En un sólo acto reconoció que antes poco sabía de la producción agropecuaria, como para justificar la definición de “yuyito” que le endilgó a la oleaginosa maldita a comienzos de la pelea con el campo y a pesar del fervor con que ha repetido argumentos y supuestas verdades irrefutables. También admitió en ese mismo discurso que no tiene vocación por especializarse. Acto seguido, y seguramente como parte de la especialización alcanzada, llegó a la conclusión de que “tener la mejor carne del mundo no es un mérito de los argentinos, es mérito de Dios”.
Los críticos dirán que finalmente admitió lo que (con poco éxito, hay que decirlo) procuraba disimular: siente y cree que sabe más y le gusta demostrarlo. Soberbia se llama eso, dirán, frotándose las manos.
Sus seguidores la justificarán con el argumento de que sólo la anima su proverbial espíritu pedagógico y, parafraseando a Alberdi, dirán que gobernar es enseñar, o que hay que “educar al soberano”, aunque sean premisas de la denostada dirigencia del siglo XIX.
Muchos ciudadanos comunes simplemente habrán encontrado la respuesta a la pregunta que se han estado haciendo cada vez que escucharon sus discursos desde que asumió como Presidenta, como resumió uno de ellos: “Ahora entiendo por qué siempre habla como si nos estuviera explicando el funcionamiento del sistema solar”.

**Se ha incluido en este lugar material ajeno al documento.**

**config.mk**
```make
export PLATFORM = sky130hd
export DESIGN_NAME = interval_counter_timer
export DESIGN_NICKNAME = d
export VERILOG_FILES = /design/src/include/interval_timer_pkg.sv /design/src/interval_counter_timer.sv
export SDC_FILE = /design/constraint.sdc
export NUM_CORES = 1
export LEC_CHECK = 0
export BUFFER_PORTS_ARGS = -buffer_cell sky130_fd_sc_hd__clkbuf_2
export CORE_MARGIN = 2
export CORE_UTILIZATION = 50
export CTS_CLUSTER_DIAMETER = 120
export DETAILED_ROUTE_END_ITERATION = 7
export HOLD_SLACK_MARGIN = 0.15
export PLACE_DENSITY = 0.7
export SLEW_MARGIN = 10
export SYNTH_ARGS = -nofsm -noshare
export SYNTH_HDL_FRONTEND = slang
export SYNTH_SLANG_ARGS = --single-unit
```
**constraint.sdc**
```tcl
create_clock -name clk -period 9.8 [get_ports clk]
set_input_delay 1.96 -clock clk [delete_from_list [all_inputs] [get_ports clk]]
set_output_delay 1.96 -clock clk [all_outputs]
set_load 0.03 [all_outputs]
```
**src/include/interval_timer_pkg.sv**
```systemverilog
// Shared constants and carriers for the three-channel interval counter/timer
package interval_timer_pkg;

    localparam int CNT_W = 32;
    localparam int NUM_CTR = 3;
    localparam logic [1:0] DIV4_LAST = 2'h3;
    localparam logic [CNT_W-1:0] COUNT_ZERO = 32'h0;
    localparam logic [CNT_W:0] PERIOD_EXTRA = 33'h2;
    localparam logic [CNT_W:0] STEP_ONE = 33'h1;

    localparam logic [2:0] MODE_TERM = 3'h0;
    localparam logic [2:0] MODE_ONESHOT = 3'h1;
    localparam logic [2:0] MODE_RATE = 3'h2;
    localparam logic [2:0] MODE_SQUARE = 3'h3;
    localparam logic [2:0] MODE_SW_STROBE = 3'h4;
    localparam logic [2:0] MODE_HW_STROBE = 3'h5;

    // Per-counter software settings
    typedef struct packed {
        logic [2:0] mode;
        logic [CNT_W-1:0] reload_value;
        logic inv_gate;
        logic inv_clock;
        logic inv_out;
        logic gate_from_sw;
        logic sw_gate;
        logic ext_clock_sel;
        logic irq_en;
    } ctr_cfg_t;

    // Per-counter working state
    typedef struct packed {
        logic [CNT_W-1:0] count;
        logic out;
        logic wrap;
        logic run;
        logic gate_prev;
        logic clk_prev;
    } ctr_state_t;

    // Per-counter readback
    typedef struct packed {
        logic [CNT_W-1:0] latched_count;
        logic out_level;
        logic gate_level;
        logic running;
    } ctr_status_t;

endpackage

```
**src/interval_counter_timer.sv**
```systemverilog
// Three independent 32-bit down counters with six modes each
//
// Contract
// Three independent 32-bit pure binary down counters.
// Each counter takes its own mode, zero to five.
// Status readable; latch command freezes count for a consistent read.
// Gate, clock input and output polarity invertible by software.
// Gate from hardware pin or software bit; gate level readable.
// Per-counter interrupt enable; shared status shows which counter requested.
// Count clock is bus clock divided by four or the 10 MHz oscillator.
// Mode zero: output low while counting, high when count reaches zero.
// Mode zero: output stays high until a new count is written.
// Mode one: like mode zero but gate edge retriggers the count.
// Mode two: output high, low for one clock at count end.
// Mode two: reloads automatically forever, interrupt at each cycle end.
// Modes two and three: period is reload plus two clocks.
// Mode three: high first half, low for the rest, periodic.
// Mode four: count write starts; output low one clock at expiry.
// Mode four: count written while counting loads on next clock.
// Mode five: like mode four, gate edge triggers and retriggers.
// Expiry raises interrupt request when that counter is enabled.
// Each counter has its own gate input pin and output pin.
// Mode three odd reload: high phase one clock longer than low.
// Modes zero, two, three, four: inactive gate holds the count.
`timescale 1ns/1ps

// Use: set a counter's cfg first, then pulse its count_write bit.
// Modes 1 and 5 then wait for a rising gate edge before counting.
// Commands are one clk cycle pulses; settings are plain levels.
module interval_counter_timer
    import interval_timer_pkg::*;
(
    // Clock and reset
    input wire logic clk,
    input wire logic rst,
    // Count clock sources
    input wire logic clock_sel_osc,
    input wire logic osc_10mhz_in,
    input wire logic counter1_ext_clock_in,
    input wire logic counter2_ext_clock_in,
    // Field gate inputs
    input wire logic counter0_gate_in,
    input wire logic counter1_gate_in,
    input wire logic counter2_gate_in,
    // Software settings and commands
    input wire ctr_cfg_t cfg [NUM_CTR],
    input wire logic [NUM_CTR-1:0] count_write,
    input wire logic [NUM_CTR-1:0] latch_cmd,
    input wire logic [NUM_CTR-1:0] irq_clear,
    // Field outputs
    output logic counter0_output,
    output logic counter1_output,
    output logic counter2_output,
    // Readback and interrupt
    output ctr_status_t status [NUM_CTR],
    output logic [NUM_CTR-1:0] irq_status,
    output logic irq_req
);

    // Count clock prescaler and oscillator edge detect
    logic [1:0] div_q, div_d;
    logic osc_prev_q, osc_prev_d;
    logic counter0_internal_clock;

    // Counter state
    ctr_state_t st_q [NUM_CTR];
    ctr_state_t st_d [NUM_CTR];

    // Readback and interrupt next values
    ctr_status_t status_d [NUM_CTR];
    logic [NUM_CTR-1:0] irq_status_d;
    logic irq_req_d;

    // Pin drive after polarity
    logic [NUM_CTR-1:0] out_pin_q, out_pin_d;

    // Raw field levels, one bit per counter
    logic [NUM_CTR-1:0] gate_raw;
    logic [NUM_CTR-1:0] ext_clk_raw;

    assign gate_raw = {counter2_gate_in, counter1_gate_in, counter0_gate_in};
    // Counter 0 has no field clock pin; its field clock input is tied low
    assign ext_clk_raw = {counter2_ext_clock_in, counter1_ext_clock_in, 1'b0};

    // True while the square wave is in its high phase at the given position.
    // Remaining ticks r below floor(P/2) are low, so odd P gives the extra tick high.
    function automatic logic square_high(input logic [CNT_W-1:0] count,
                                         input logic wrap,
                                         input logic [CNT_W-1:0] reload);
        logic [CNT_W:0] remaining;
        logic [CNT_W:0] half;
        remaining = wrap ? {1'b0, COUNT_ZERO} : ({1'b0, count} + STEP_ONE);
        half = ({1'b0, reload} + PERIOD_EXTRA) >> 1;
        square_high = remaining >= half;
    endfunction

    // Base count tick: bus clock divided by four, or oscillator rising edge
    always_comb begin
        div_d = div_q + 2'h1;
        osc_prev_d = osc_10mhz_in;
        counter0_internal_clock = clock_sel_osc ? (osc_10mhz_in & ~osc_prev_q)
                                                : (div_q == DIV4_LAST);
    end

    // Prescaler free runs; a write does not resync it, so the
    // first tick after a write may come up to four clk cycles late
    always_ff @(posedge clk or posedge rst) begin
        if (rst) begin
            div_q <= 2'h0;
            osc_prev_q <= 1'b0;
        end else begin
            div_q <= div_d;
            osc_prev_q <= osc_prev_d;
        end
    end

    // Mode overview, in base ticks with reload R:
    //   0  out low after write, high at terminal count, stays high
    //   1  as 0, but only a rising gate edge starts it, reloading the count
    //   2  high for R+1 ticks, low for the one wrap tick, reload, repeat
    //   3  same R+2 period, split into a high and a low phase
    //   4  out high after write, low one tick at expiry, then stops
    //   5  as 4, but a rising gate edge loads and restarts it
    //
    // Hazards and limits:
    //   A write always wins over a trigger or tick in the same cycle.
    //   Gate edges are seen on consecutive clk samples, so a gate pulse
    //   shorter than one clk may be missed entirely.
    //   Field clocks must run well below half of clk; faster edges
    //   merge and are lost rather than counted twice.
    //   The wrap state costs one tick so the period is R+2, not R+1.
    //   Codes 6 and 7 freeze the counter but still honour writes.
    //   Interrupt events: modes 0 and 1 at terminal count, 2 and 3 at
    //   the wrap tick, 4 and 5 at the strobe tick.
    //   An interrupt bit set and cleared in one cycle stays set.
    //   Status fields lag the live state by one clk cycle.
    //   Inverting the output flips the pin only; the status level
    //   follows the uninverted state.

    // Per-counter next state
    always_comb begin
        logic gate;
        logic clk_lvl;
        logic tick;
        logic trig;
        logic event_hit;
        gate = 1'b0;
        clk_lvl = 1'b0;
        tick = 1'b0;
        trig = 1'b0;
        event_hit = 1'b0;
        irq_status_d = irq_status;

        // Each counter is independent; only the base tick and the interrupt request are shared
        for (int i = 0; i < NUM_CTR; i++) begin
            st_d[i] = st_q[i];
            status_d[i] = status[i];
            event_hit = 1'b0;
            gate = cfg[i].gate_from_sw ? cfg[i].sw_gate
                                       : (gate_raw[i] ^ cfg[i].inv_gate);
            clk_lvl = ext_clk_raw[i] ^ cfg[i].inv_clock;
            st_d[i].gate_prev = gate;
            st_d[i].clk_prev = clk_lvl;
            // Counters 1 and 2 may count field clock edges instead of the base tick
            tick = cfg[i].ext_clock_sel ? (clk_lvl & ~st_q[i].clk_prev)
                                        : counter0_internal_clock;
            // Rising edge of the effective gate, after inversion
            trig = gate & ~st_q[i].gate_prev;

            if (count_write[i]) begin
                // A write reloads every mode and starts all but modes one and five; in mode four this is the next-clock load
                st_d[i].count = cfg[i].reload_value;
                st_d[i].wrap = 1'b0;
                st_d[i].run = (cfg[i].mode != MODE_ONESHOT) && (cfg[i].mode != MODE_HW_STROBE);
                st_d[i].out = (cfg[i].mode != MODE_TERM) && (cfg[i].mode != MODE_ONESHOT);
            end else begin
                unique case (cfg[i].mode)
                    MODE_TERM, MODE_ONESHOT: begin
                        // Trigger reloads even mid-count, which makes it retriggerable
                        if (cfg[i].mode == MODE_ONESHOT && trig) begin
                            st_d[i].count = cfg[i].reload_value;
                            st_d[i].out = 1'b0;
                            st_d[i].run = 1'b1;
                        end else if (tick && st_q[i].run &&
                                     (gate || cfg[i].mode == MODE_ONESHOT)) begin
                            if (st_q[i].count == COUNT_ZERO) begin
                                st_d[i].out = 1'b1;
                                st_d[i].run = 1'b0;
                                event_hit = 1'b1;
                            end else begin
                                st_d[i].count = st_q[i].count - 32'h1;
                            end
                        end
                    end

                    // Periodic modes reload themselves after the wrap tick
                    MODE_RATE, MODE_SQUARE: begin
                        if (tick && st_q[i].run && gate) begin
                            if (st_q[i].wrap) begin
                                st_d[i].wrap = 1'b0;
                                st_d[i].count = cfg[i].reload_value;
                            end else if (st_q[i].count == COUNT_ZERO) begin
                                // Extra wrap tick makes the period reload plus two
                                st_d[i].wrap = 1'b1;
                                event_hit = 1'b1;
                            end else begin
                                st_d[i].count = st_q[i].count - 32'h1;
                            end
                            if (cfg[i].mode == MODE_RATE) begin
                                st_d[i].out = ~st_d[i].wrap;
                            end else begin
                                st_d[i].out = square_high(st_d[i].count, st_d[i].wrap,
                                                          cfg[i].reload_value);
                            end
                        end
                    end

                    // Strobe modes stop after their one low tick
                    MODE_SW_STROBE, MODE_HW_STROBE: begin
                        // Gate edge restarts the strobe sequence at any time
                        if (cfg[i].mode == MODE_HW_STROBE && trig) begin
                            st_d[i].count = cfg[i].reload_value;
                            st_d[i].out = 1'b1;
                            st_d[i].wrap = 1'b0;
                            st_d[i].run = 1'b1;
                        end else if (tick && st_q[i].wrap) begin
                            st_d[i].out = 1'b1;
                            st_d[i].wrap = 1'b0;
                        end else if (tick && st_q[i].run &&
                                     (gate || cfg[i].mode == MODE_HW_STROBE)) begin
                            if (st_q[i].count == COUNT_ZERO) begin
                                st_d[i].out = 1'b0;
                                st_d[i].wrap = 1'b1;
                                st_d[i].run = 1'b0;
                                event_hit = 1'b1;
                            end else begin
                                st_d[i].count = st_q[i].count - 32'h1;
                            end
                        end
                    end

                    default: begin
                        // Unused mode codes hold the counter still
                        st_d[i].run = st_q[i].run;
                    end
                endcase
            end

            // Latch freezes a copy; the live count keeps running
            if (latch_cmd[i]) begin
                status_d[i].latched_count = st_q[i].count;
            end
            status_d[i].out_level = st_q[i].out;
            status_d[i].gate_level = gate;
            status_d[i].running = st_q[i].run;

            out_pin_d[i] = st_d[i].out ^ cfg[i].inv_out;
            // Set wins over a clear arriving in the same cycle
            irq_status_d[i] = (irq_status[i] & ~irq_clear[i]) |
                              (event_hit & cfg[i].irq_en);
        end

        irq_req_d = |irq_status_d;
    end

    // Everything reads zero in reset, so pins are low in reset and idle at the inv_out level until loaded
    always_ff @(posedge clk or posedge rst) begin
        if (rst) begin
            for (int i = 0; i < NUM_CTR; i++) begin
                st_q[i] <= '0;
                status[i] <= '0;
            end
            out_pin_q <= '0;
            irq_status <= '0;
            irq_req <= 1'b0;
        end else begin
            for (int i = 0; i < NUM_CTR; i++) begin
                st_q[i] <= st_d[i];
                status[i] <= status_d[i];
            end
            out_pin_q <= out_pin_d;
            irq_status <= irq_status_d;
            irq_req <= irq_req_d;
        end
    end

    // Output pins come straight from their flops
    // Plain wiring only, so no logic sits between flop and pin
    always_comb begin
        counter0_output = out_pin_q[0];
        counter1_output = out_pin_q[1];
        counter2_output = out_pin_q[2];
    end

endmodule // interval_counter_timer

```
Word-level counts from Yosys, hierarchy flattened
Cells that the tools add are included.
- flip-flop bits (word level): 223
- bits of input ports: 144
- output and inout bits: 112
- logic and storage cells: 316
- add/subtract/negate cells: 10
- magnitude comparators: 3
- eq/ne operators: 46
- muxes and demuxes: 118
- bitwise logic cells: 37
- reductions and logical operators: 70
- operators with widths (operator ; number):
    32-bit two-way mux ; 18
    35-bit two-way mux ; 9
    33-bit two-way mux ; 9
    33-bit one-hot mux with 3 select lines ; 3
    34-bit two-way mux ; 3
    32-bit by 1-bit adder with 33-bit output (second input constant) ; 3
    32-bit by 2-bit adder with 33-bit output (second input constant) ; 3
    33-bit by 32-bit >= comparator with 1-bit output ; 3
    32-bit zero test ; 3
    32-bit by 1-bit subtractor with 32-bit output (second input constant) ; 3
    1-bit two-way mux ; 61
    4-bit inequality test (second input constant) ; 15
    5-bit inequality test (second input constant) ; 6
    1-bit logical AND ; 27
    3-bit nonzero test ; 9
    3-bit by 2-bit == test with 1-bit output (second input constant) ; 6
    3-bit == test (second input constant) ; 6
    3-bit inequality test (second input constant) ; 6
    6-bit AND reduction ; 3
    2-bit OR reduction ; 9
    5-bit AND reduction ; 3
    1-bit AND ; 13
    1-bit inverter ; 13
    1-bit one-hot mux with 2 select lines ; 6
    14 further kinds ; 44

Longest topological paths before layout
- word-level depth: 17
- depth in mapped cells: 28
- depth with buffers taken out: 26

Worst setup path after synthesis
OpenSTA, ideal clock, no wires.
- path kind: input port to flip-flop
- start: input cfg[94] in the netlist's numbering
- end: register out_pin_q[0]
- setup time: 139 ps
- data arrival time: 5737 ps
- required time: 9661 ps
- slack: 3924 ps
- cell stages on the path: 21
- path buffers: 3
- cell sequence: clkbuf_1 -> and2_1 -> a31oi_1 -> o41ai_1 -> nand2_1 -> or3_1 -> buf_2 -> or4b_1 -> buf_2 -> or4_1 -> o211ai_1 -> ha_1 -> nand2_1 -> a21oi_1 -> o311ai_0 -> nand3_1 -> a31oi_1 -> o21ai_0 -> a22oi_1 -> o41ai_2 -> xor2_1
- RTL lines (element ; RTL line ; text):
    from (decl) ; interval_counter_timer.sv:46 ; input wire ctr_cfg_t cfg [NUM_CTR],
    to (signal assigned) ; interval_counter_timer.sv:281 ; out_pin_q <= out_pin_d;
    to (decl) ; interval_counter_timer.sv:75 ; logic [NUM_CTR-1:0] out_pin_q, out_pin_d;

Worst setup path after layout
- start: register st_q[54] in the netlist's numbering
- end: register out_pin_q[1]
- cells in the longest elaborated chain, start to end: 14
- elaborated cells on any way between the ends: 28
- those cells by class: add/sub: 2; order compare: 1; mux: 22; bitwise: 2; reduce/logical: 1
- ends and longest elaborated chain (element ; RTL line ; text):
    from (decl) ; interval_counter_timer.sv:66 ; ctr_state_t st_q [NUM_CTR];
    from (signal, indexed assignment) ; interval_counter_timer.sv:278 ; st_q[i] <= st_d[i];
    32-bit by 1-bit subtractor with 32-bit output or 32-bit zero test (tied branches) ; - ;
    32-bit two-way mux ; - ;
    32-bit two-way mux ; interval_counter_timer.sv:199 ; if (st_q[i].wrap) begin
    32-bit two-way mux ; interval_counter_timer.sv:198 ; if (tick && st_q[i].run && gate) begin
    32-bit two-way mux ; interval_counter_timer.sv:177 ; unique case (cfg[i].mode)
    32-bit two-way mux ; interval_counter_timer.sv:170 ; if (count_write[i]) begin
    32-bit by 1-bit adder with 33-bit output ; interval_counter_timer.sv:92 ; remaining = wrap ? {1'b0, COUNT_ZERO} : ({1'b0, count} + STEP_ONE);
    33-bit two-way mux ; interval_counter_timer.sv:92 ;
    33-bit by 32-bit >= comparator with 1-bit output ; interval_counter_timer.sv:94 ; square_high = remaining >= half;
    1-bit two-way mux ; interval_counter_timer.sv:209 ; if (cfg[i].mode == MODE_RATE) begin
    34-bit two-way mux ; interval_counter_timer.sv:198 ;
    33-bit one-hot mux with 3 select lines (*) ; interval_counter_timer.sv:177 ;
    35-bit two-way mux (*) ; interval_counter_timer.sv:170 ;
    1-bit XOR (*) ; interval_counter_timer.sv:257 ; out_pin_d[i] = st_d[i].out ^ cfg[i].inv_out;
    net out_pin_d[1] ; interval_counter_timer.sv:75 ;
Mark *: on every way through the listed nets, which the timed path passes. The rest lies on a longest branch. The select of a mux whose other input is x is not followed.
A chain may end at the register's enable or synchronous reset.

Ninguno de los dos presidentes se había pronunciado esta vez por la ya cadena perpetua nacional, por lo que muchos argentinos se perdieron la sinceridad brutral. Como se perdieron el debate en la Cámara de Diputados porque ATC no lo dio completo y, en consecuencia, no pudieron escuchar muchos otros “sincericidios”, oficialistas y opositores. Una pena.